Covid-19 Pandemic safety protocols remain in place but have been scaled back to reflect the progress on combating the virus within the community thanks to widespread vaccinations.
All persons 2 years and up who enter the office must wear a face mask, regardless of vaccination status.
The waiting room is open, but patients should call first before entering.
Patients will continue to socially distance while inside.
Entry is limited to essential guests only.
Sick patients are using a separate entrance and are not congregating in the waiting room.
Non-urgent appointments are rescheduled if Covid-19 symptoms are present among the patient's household members.
Extended hours to 5pm will resume in September 2021.
General Covid-19 Information
**We are following the American Academy of Pediatrics guidelines (12/2020) to conduct in office cardiac screening for all children 5 years and older to determine risk of carditis and clearance to resume exercise/gym/sports.
We are vaccinating eligible aged patients for Covid-19 within the office.
Until vaccinated, continue to mask, social distance, and wash your hands frequently.
Do not send your child to daycare, camp, team sports nor school when ill nor if s/he has had close contact with someone who has or is under investigation for Covid-19. Proof of a negative test is required for us to write a note to return to above.

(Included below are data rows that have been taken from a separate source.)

==> src/small_c_lexer_top_defines.svh <==
// ----------------------------------------------------------------------------
// Assertion macros for the small C lexer
// Shared wrappers that give every concurrent check the same clock and reset.
// ----------------------------------------------------------------------------
`ifndef SMALL_C_LEXER_TOP_DEFINES_SVH
`define SMALL_C_LEXER_TOP_DEFINES_SVH

// Checks a property at every rising clock edge outside of reset.
`define SLC_ASSERT(lbl, prop, msg) \
  lbl: assert property (@(posedge clk_i) disable iff (!rst_ni) prop) else $error(msg);

// Checks that a condition never holds outside of reset.
`define SLC_NEVER(lbl, cond, msg) \
  `SLC_ASSERT(lbl, !(cond), msg)

`endif

==> src/slc_pkg.sv <==
// ----------------------------------------------------------------------------
// Small C lexer package
// Types, token codes, keyword and operator tables, and character classes.
// ----------------------------------------------------------------------------
`default_nettype none

package slc_pkg;

  localparam int TEXT_CHARS_DEF = 8;
  localparam int LINE_BITS_DEF  = 16;

  localparam int CH_W   = 8;
  localparam int KIND_W = 5;
  localparam int LINE_W = 16;
  localparam int LEN_W  = 8;
  localparam int TEXT_W = 64;

  localparam int QUEUE_DEPTH = 4;
  localparam int QPTR_W      = $clog2(QUEUE_DEPTH);
  localparam int QCNT_W      = $clog2(QUEUE_DEPTH + 1);

  localparam logic [CH_W-1:0] CH_NL    = 8'h0A;
  localparam logic [CH_W-1:0] CH_SPACE = 8'h20;
  localparam logic [CH_W-1:0] CH_SLASH = 8'h2F;
  localparam logic [CH_W-1:0] CH_STAR  = 8'h2A;

  localparam logic [KIND_W-1:0] KIND_ID      = 5'd0;
  localparam logic [KIND_W-1:0] KIND_NUM     = 5'd1;
  localparam logic [KIND_W-1:0] KIND_KW0     = 5'd2;
  localparam logic [KIND_W-1:0] KIND_OP0     = 5'd8;
  localparam logic [KIND_W-1:0] KIND_DIV     = 5'd15;
  localparam logic [KIND_W-1:0] KIND_SEP0    = 5'd19;
  localparam logic [KIND_W-1:0] KIND_OCOMM   = 5'd25;
  localparam logic [KIND_W-1:0] KIND_CCOMM   = 5'd26;
  localparam logic [KIND_W-1:0] KIND_INVALID = 5'd27;

  localparam int NUM_KW = 6;
  localparam int NUM_OP = 11;

  // Keywords int, return, while, else, if, void; first character in the low byte.
  localparam logic [TEXT_W-1:0] KW_TEXT [NUM_KW] = '{
    64'h0000_0000_0074_6E69, 64'h0000_6E72_7574_6572, 64'h0000_0065_6C69_6877,
    64'h0000_0000_6573_6C65, 64'h0000_0000_0000_6669, 64'h0000_0000_6469_6F76
  };
  localparam logic [LEN_W-1:0] KW_LEN [NUM_KW] = '{8'd3, 8'd6, 8'd5, 8'd4, 8'd2, 8'd4};

  // Operators < > <= >= * + - / = |= ==.
  localparam logic [TEXT_W-1:0] OP_TEXT [NUM_OP] = '{
    64'h3C, 64'h3E, 64'h3D3C, 64'h3D3E, 64'h2A, 64'h2B,
    64'h2D, 64'h2F, 64'h3D, 64'h3D7C, 64'h3D3D
  };
  localparam logic [LEN_W-1:0] OP_LEN [NUM_OP] = '{
    8'd1, 8'd1, 8'd2, 8'd2, 8'd1, 8'd1, 8'd1, 8'd1, 8'd1, 8'd2, 8'd2
  };

  typedef enum logic [1:0] {
    RUN_NONE,
    RUN_WORD,
    RUN_OPER,
    RUN_SEP
  } slc_run_e;

  typedef enum logic [1:0] {
    SRC_FIXED,
    SRC_WORD,
    SRC_OPER
  } slc_src_e;

  typedef struct packed {
    slc_src_e            src;
    logic [KIND_W-1:0]   kind;
    logic [LINE_W-1:0]   line;
    logic [LEN_W-1:0]    len;
    logic [TEXT_W-1:0]   text;
    logic                letters;
    logic                digits;
    logic                last;
  } slc_tok_t;

  typedef struct packed {
    logic [1:0] count;
    slc_tok_t   first;
    slc_tok_t   second;
  } slc_push_t;

  function automatic logic is_letter(input logic [CH_W-1:0] c);
    return (c >= 8'h61 && c <= 8'h7A) || (c >= 8'h41 && c <= 8'h5A);
  endfunction

  function automatic logic is_digit(input logic [CH_W-1:0] c);
    return c >= 8'h30 && c <= 8'h39;
  endfunction

  function automatic logic is_opch(input logic [CH_W-1:0] c);
    return c == 8'h3C || c == 8'h3E || c == 8'h2A || c == 8'h2B ||
           c == 8'h2D || c == 8'h3D || c == 8'h7C;
  endfunction

  function automatic logic is_sep(input logic [CH_W-1:0] c);
    return c == 8'h7B || c == 8'h7D || c == 8'h28 || c == 8'h29 ||
           c == 8'h3B || c == 8'h2C;
  endfunction

  function automatic logic [KIND_W-1:0] sep_kind(input logic [CH_W-1:0] c);
    logic [KIND_W-1:0] k;
    case (c)
      8'h7B:   k = KIND_SEP0;
      8'h7D:   k = KIND_SEP0 + 5'd1;
      8'h28:   k = KIND_SEP0 + 5'd2;
      8'h29:   k = KIND_SEP0 + 5'd3;
      8'h3B:   k = KIND_SEP0 + 5'd4;
      8'h2C:   k = KIND_SEP0 + 5'd5;
      default: k = KIND_INVALID;
    endcase
    return k;
  endfunction

endpackage

`default_nettype wire

==> src/slc_front.sv <==
// ----------------------------------------------------------------------------
// Small C lexer front end
// Takes one character per transfer, tracks runs, comments and lines, and
// hands zero, one or two raw tokens per character to the token queue.
// ----------------------------------------------------------------------------
`default_nettype none
`include "small_c_lexer_top_defines.svh"

module slc_front
  import slc_pkg::*;
#(
  parameter int TEXT_CHARS = TEXT_CHARS_DEF,
  parameter int LINE_BITS  = LINE_BITS_DEF
) (
  input  wire logic             clk_i,
  input  wire logic             rst_ni,
  input  wire logic             in_valid_i,
  output logic                  in_stall_o,
  input  wire logic [CH_W-1:0]  ch_i,
  input  wire logic             room_i,
  output slc_push_t             push_o
);

  logic                 in_comment_q, in_comment_d;
  logic                 slash_q, slash_d;
  logic                 star_q, star_d;
  slc_run_e             run_q, run_d;
  logic [TEXT_W-1:0]    text_q, text_d;
  logic [LEN_W-1:0]     len_q, len_d;
  logic                 letters_q, letters_d;
  logic                 digits_q, digits_d;
  logic [LINE_BITS-1:0] line_q, line_d;

  logic              accept;
  logic [31:0]       line_wide;
  logic [LINE_W-1:0] line16;
  slc_run_e          cls;
  logic              ch_sep;
  logic [TEXT_W-1:0] app_text;
  slc_tok_t          run_tok, tok_a, tok_b;
  logic              tok_a_v, tok_b_v;

  assign in_stall_o = !room_i;
  assign accept     = in_valid_i && room_i;
  assign line_wide  = 32'(line_q);
  assign line16     = line_wide[LINE_W-1:0];
  assign ch_sep     = is_sep(ch_i);

  function automatic slc_tok_t fixed_tok(input logic [KIND_W-1:0] kind,
                                         input logic [LEN_W-1:0] len,
                                         input logic [TEXT_W-1:0] text,
                                         input logic [LINE_W-1:0] line);
    slc_tok_t t;
    t.src     = SRC_FIXED;
    t.kind    = kind;
    t.line    = line;
    t.len     = len;
    t.text    = text;
    t.letters = 1'b0;
    t.digits  = 1'b0;
    t.last    = 1'b0;
    return t;
  endfunction

  always_comb begin
    if (is_opch(ch_i)) begin
      cls = RUN_OPER;
    end else if (ch_i == CH_SPACE || ch_sep) begin
      cls = RUN_NONE;
    end else begin
      cls = RUN_WORD;
    end
  end

  // Text after appending one character to the pending run.
  always_comb begin
    app_text = text_q;
    for (int i = 0; i < TEXT_CHARS; i++) begin
      if (len_q == LEN_W'(i)) begin
        app_text[8*i +: 8] = ch_i;
      end
    end
  end

  always_comb begin
    run_tok.src     = (run_q == RUN_SEP)  ? SRC_FIXED :
                      (run_q == RUN_OPER) ? SRC_OPER : SRC_WORD;
    run_tok.kind    = sep_kind(text_q[7:0]);
    run_tok.line    = line16;
    run_tok.len     = len_q;
    run_tok.text    = text_q;
    run_tok.letters = letters_q;
    run_tok.digits  = digits_q;
    run_tok.last    = 1'b0;
  end

  always_comb begin
    in_comment_d = in_comment_q;
    slash_d      = slash_q;
    star_d       = star_q;
    run_d        = run_q;
    text_d       = text_q;
    len_d        = len_q;
    letters_d    = letters_q;
    digits_d     = digits_q;
    line_d       = line_q;
    tok_a        = run_tok;
    tok_a_v      = 1'b0;
    tok_b        = fixed_tok(KIND_DIV, 8'd1, TEXT_W'(CH_SLASH), line16);
    tok_b_v      = 1'b0;

    if (accept) begin
      if (ch_i == CH_NL) begin
        if (!in_comment_q) begin
          tok_a_v   = run_q != RUN_NONE;
          tok_b_v   = slash_q;
          slash_d   = 1'b0;
          run_d     = RUN_NONE;
          text_d    = '0;
          len_d     = '0;
          letters_d = 1'b1;
          digits_d  = 1'b1;
        end
        if (line_q != {LINE_BITS{1'b1}}) begin
          line_d = line_q + LINE_BITS'(1);
        end
      end else if (in_comment_q) begin
        if (ch_i == CH_STAR) begin
          star_d = 1'b1;
        end else if (star_q && ch_i == CH_SLASH) begin
          in_comment_d = 1'b0;
          star_d       = 1'b0;
          tok_b        = fixed_tok(KIND_CCOMM, 8'd2, 64'h2F2A, line16);
          tok_b_v      = 1'b1;
        end else begin
          star_d = 1'b0;
        end
      end else if (slash_q) begin
        run_d     = RUN_NONE;
        text_d    = '0;
        len_d     = '0;
        letters_d = 1'b1;
        digits_d  = 1'b1;
        if (ch_i == CH_STAR) begin
          slash_d      = 1'b0;
          in_comment_d = 1'b1;
          star_d       = 1'b0;
          tok_b        = fixed_tok(KIND_OCOMM, 8'd2, 64'h2A2F, line16);
          tok_b_v      = 1'b1;
        end else begin
          tok_a_v = run_q != RUN_NONE;
          tok_b_v = 1'b1;
          slash_d = ch_i == CH_SLASH;
          // A character after the slash other than a space or a slash starts a
          // fresh run; a separator is held so that this character gives at most two tokens.
          if (ch_i != CH_SLASH && (ch_sep || cls != RUN_NONE)) begin
            run_d     = ch_sep ? RUN_SEP : cls;
            text_d    = TEXT_W'(ch_i);
            len_d     = 8'd1;
            letters_d = is_letter(ch_i);
            digits_d  = is_digit(ch_i);
          end
        end
      end else if (ch_i == CH_SLASH) begin
        if (run_q == RUN_SEP) begin
          tok_a_v   = 1'b1;
          run_d     = RUN_NONE;
          text_d    = '0;
          len_d     = '0;
          letters_d = 1'b1;
          digits_d  = 1'b1;
        end
        slash_d = 1'b1;
      end else if (cls != RUN_NONE && cls == run_q) begin
        text_d    = app_text;
        len_d     = (len_q == {LEN_W{1'b1}}) ? len_q : len_q + 8'd1;
        letters_d = letters_q && is_letter(ch_i);
        digits_d  = digits_q && is_digit(ch_i);
      end else begin
        tok_a_v   = run_q != RUN_NONE;
        run_d     = cls;
        text_d    = (cls != RUN_NONE) ? TEXT_W'(ch_i) : '0;
        len_d     = (cls != RUN_NONE) ? 8'd1 : 8'd0;
        letters_d = (cls != RUN_NONE) ? is_letter(ch_i) : 1'b1;
        digits_d  = (cls != RUN_NONE) ? is_digit(ch_i) : 1'b1;
        if (ch_sep) begin
          tok_b   = fixed_tok(sep_kind(ch_i), 8'd1, TEXT_W'(ch_i), line16);
          tok_b_v = 1'b1;
        end
      end
    end
  end

  // Compact the two candidate tokens and mark the final one.
  always_comb begin
    push_o.count       = 2'(tok_a_v) + 2'(tok_b_v);
    push_o.first       = tok_a_v ? tok_a : tok_b;
    push_o.first.last  = !(tok_a_v && tok_b_v);
    push_o.second      = tok_b;
    push_o.second.last = 1'b1;
  end

  always_ff @(posedge clk_i or negedge rst_ni) begin
    if (!rst_ni) begin
      in_comment_q <= 1'b0;
      slash_q      <= 1'b0;
      star_q       <= 1'b0;
      run_q        <= RUN_NONE;
      text_q       <= '0;
      len_q        <= '0;
      letters_q    <= 1'b1;
      digits_q     <= 1'b1;
      line_q       <= LINE_BITS'(1);
    end else begin
      in_comment_q <= in_comment_d;
      slash_q      <= slash_d;
      star_q       <= star_d;
      run_q        <= run_d;
      text_q       <= text_d;
      len_q        <= len_d;
      letters_q    <= letters_d;
      digits_q     <= digits_d;
      line_q       <= line_d;
    end
  end

  `SLC_NEVER(a_comment_slash, in_comment_q && slash_q, "slash held inside a comment")
  `SLC_NEVER(a_sep_slash, (run_q == RUN_SEP) && slash_q, "held separator with held slash")
  `SLC_ASSERT(a_comment_norun, in_comment_q |-> (run_q == RUN_NONE), "run open in comment")

endmodule

`default_nettype wire

==> src/slc_queue.sv <==
// ----------------------------------------------------------------------------
// Small C lexer token queue
// Short queue that takes up to two tokens per cycle while it has room and releases at most one.
// ----------------------------------------------------------------------------
`default_nettype none
`include "small_c_lexer_top_defines.svh"

module slc_queue
  import slc_pkg::*;
(
  input  wire logic       clk_i,
  input  wire logic       rst_ni,
  input  wire slc_push_t  push_i,
  output logic            room_o,
  input  wire logic       pop_i,
  output logic            avail_o,
  output slc_tok_t        head_o
);

  slc_tok_t            mem_q [QUEUE_DEPTH];
  logic [QPTR_W-1:0]   wr_ptr_q, rd_ptr_q;
  logic [QCNT_W-1:0]   count_q;
  logic [QPTR_W-1:0]   wr_next;

  assign wr_next = wr_ptr_q + QPTR_W'(1);
  assign room_o  = count_q <= QCNT_W'(QUEUE_DEPTH - 2);
  assign avail_o = count_q != '0;
  assign head_o  = mem_q[rd_ptr_q];

  always_ff @(posedge clk_i) begin
    if (push_i.count != 2'd0) begin
      mem_q[wr_ptr_q] <= push_i.first;
    end
    if (push_i.count == 2'd2) begin
      mem_q[wr_next] <= push_i.second;
    end
  end

  always_ff @(posedge clk_i or negedge rst_ni) begin
    if (!rst_ni) begin
      wr_ptr_q <= '0;
      rd_ptr_q <= '0;
      count_q  <= '0;
    end else begin
      wr_ptr_q <= wr_ptr_q + QPTR_W'(push_i.count);
      if (pop_i) begin
        rd_ptr_q <= rd_ptr_q + QPTR_W'(1);
      end
      count_q <= count_q + QCNT_W'(push_i.count) - QCNT_W'(pop_i);
    end
  end

  `SLC_ASSERT(a_count_bound, count_q <= QCNT_W'(QUEUE_DEPTH), "queue count out of range")
  `SLC_ASSERT(a_push_room, (push_i.count != 2'd0) |-> room_o, "push without room")

endmodule

`default_nettype wire

==> src/slc_back.sv <==
// ----------------------------------------------------------------------------
// Small C lexer back end
// Classifies word and operator runs and holds the token in the output register.
// ----------------------------------------------------------------------------
`default_nettype none

module slc_back
  import slc_pkg::*;
#(
  parameter int TEXT_CHARS = TEXT_CHARS_DEF
) (
  input  wire logic               clk_i,
  input  wire logic               rst_ni,
  input  wire slc_tok_t           head_i,
  input  wire logic               avail_i,
  output logic                    pop_o,
  output logic                    out_valid_o,
  input  wire logic               out_stall_i,
  output logic [KIND_W-1:0]       token_kind_o,
  output logic [LINE_W-1:0]       line_number_o,
  output logic [LEN_W-1:0]        token_length_o,
  output logic [TEXT_W-1:0]       token_text_o,
  output logic                    truncated_o,
  output logic                    last_o
);

  logic              valid_q;
  logic [KIND_W-1:0] kind;

  assign pop_o       = avail_i && (!valid_q || !out_stall_i);
  assign out_valid_o = valid_q;

  always_comb begin
    case (head_i.src)
      SRC_FIXED: kind = head_i.kind;
      SRC_OPER: begin
        kind = KIND_INVALID;
        for (int i = 0; i < NUM_OP; i++) begin
          if (head_i.len == OP_LEN[i] && head_i.text == OP_TEXT[i]) begin
            kind = KIND_OP0 + KIND_W'(i);
          end
        end
      end
      SRC_WORD: begin
        kind = head_i.digits ? KIND_NUM : head_i.letters ? KIND_ID : KIND_INVALID;
        for (int i = 0; i < NUM_KW; i++) begin
          if (head_i.len == KW_LEN[i] && head_i.text == KW_TEXT[i]) begin
            kind = KIND_KW0 + KIND_W'(i);
          end
        end
      end
      default: kind = KIND_INVALID;
    endcase
  end

  always_ff @(posedge clk_i) begin
    if (pop_o) begin
      token_kind_o   <= kind;
      line_number_o  <= head_i.line;
      token_length_o <= head_i.len;
      token_text_o   <= head_i.text;
      truncated_o    <= head_i.len > LEN_W'(TEXT_CHARS);
      last_o         <= head_i.last;
    end
  end

  always_ff @(posedge clk_i or negedge rst_ni) begin
    if (!rst_ni) begin
      valid_q <= 1'b0;
    end else if (pop_o) begin
      valid_q <= 1'b1;
    end else if (!out_stall_i) begin
      valid_q <= 1'b0;
    end
  end

endmodule

`default_nettype wire

==> src/small_c_lexer_top.sv <==
// ----------------------------------------------------------------------------
// Small C lexer top level
// Character-serial scanner that turns source text into tokens of a C subset.
// ----------------------------------------------------------------------------
// The lexer takes one character per transfer on the input channel and
// returns tokens on the output channel, each with its kind, line number,
// length, first characters and a truncation flag; "last" marks the final
// token that a character causes. A character may cause no token, one or two.
// The front end takes one character every cycle as long as the token queue
// between front and back holds at most two tokens, so the input is stalled
// when that queue fills: a stalled output side or characters that each
// cause two tokens can fill it. The back end classifies and sends one token
// per cycle while the output is not stalled; a completed token passes the
// queue write, then the output register. Reset clears the control state at
// once; the queue storage and output data are not reset, and there is no
// clearing pass.
`default_nettype none

module small_c_lexer_top
  import slc_pkg::*;
#(
  parameter int TEXT_CHARS = TEXT_CHARS_DEF,
  parameter int LINE_BITS  = LINE_BITS_DEF
) (
  input  wire logic               clk_i,
  input  wire logic               rst_ni,
  input  wire logic               in_valid_i,
  output logic                    in_stall_o,
  input  wire logic [CH_W-1:0]    ch_i,
  output logic                    out_valid_o,
  input  wire logic               out_stall_i,
  output logic [KIND_W-1:0]       token_kind_o,
  output logic [LINE_W-1:0]       line_number_o,
  output logic [LEN_W-1:0]        token_length_o,
  output logic [TEXT_W-1:0]       token_text_o,
  output logic                    truncated_o,
  output logic                    last_o
);

  slc_push_t push;
  slc_tok_t  head;
  logic      room;
  logic      avail;
  logic      pop;

  // Front end: run tracking, comment and slash handling, line counting.
  slc_front #(
    .TEXT_CHARS (TEXT_CHARS),
    .LINE_BITS  (LINE_BITS)
  ) u_front (
    .clk_i      (clk_i),
    .rst_ni     (rst_ni),
    .in_valid_i (in_valid_i),
    .in_stall_o (in_stall_o),
    .ch_i       (ch_i),
    .room_i     (room),
    .push_o     (push)
  );

  // Queue that holds the tokens and absorbs the second token of a character.
  slc_queue u_queue (
    .clk_i   (clk_i),
    .rst_ni  (rst_ni),
    .push_i  (push),
    .room_o  (room),
    .pop_i   (pop),
    .avail_o (avail),
    .head_o  (head)
  );

  // Back end: keyword and operator matching and the output register.
  slc_back #(
    .TEXT_CHARS (TEXT_CHARS)
  ) u_back (
    .clk_i          (clk_i),
    .rst_ni         (rst_ni),
    .head_i         (head),
    .avail_i        (avail),
    .pop_o          (pop),
    .out_valid_o    (out_valid_o),
    .out_stall_i    (out_stall_i),
    .token_kind_o   (token_kind_o),
    .line_number_o  (line_number_o),
    .token_length_o (token_length_o),
    .token_text_o   (token_text_o),
    .truncated_o    (truncated_o),
    .last_o         (last_o)
  );

endmodule

`default_nettype wire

Are Vaccinations Safe for My Child?
The majority of parents choose to vaccinate their children according to the standard doctor-recommend schedule; however, many parents still have questions about vaccination. If you are wondering whether vaccinating your child is safe, the answer is yes: the United States currently has the safest vaccine supply in history and millions of children safely receive their vaccines every year. A vaccine can prevent infections and diseases that would once kill or cause lasting harm to infants, children, and adults. An unvaccinated child is at risk for contracting diseases such as whooping cough and measles, which can cause severe illness, pain, disability, and even death. A vaccine uses extremely small amounts of antigens to help your child’s immune system learn to recognize and fight serious diseases. Antigens are parts of germs that activate the immune system. This allows your child to gain future protection from a disease without getting sick.
While some children do experience side effects from their vaccines, the main effects tend to be extremely mild and go away within a few days. Serious side effects, such as severe allergic reactions, are extremely rare and medical professionals are trained to handle them if they do occur. In addition, all legitimate scientific and medical studies into vaccinations have concluded that there is no link between vaccinations and autism.
The disease-prevention benefits of vaccinating your child far outweigh the possible side effects for the vast majority of children. The only exceptions are cases where a child has a strong allergic reaction to a previous vaccine dose, a serious chronic medical condition (such as cancer), or a disease that weakens the immune system.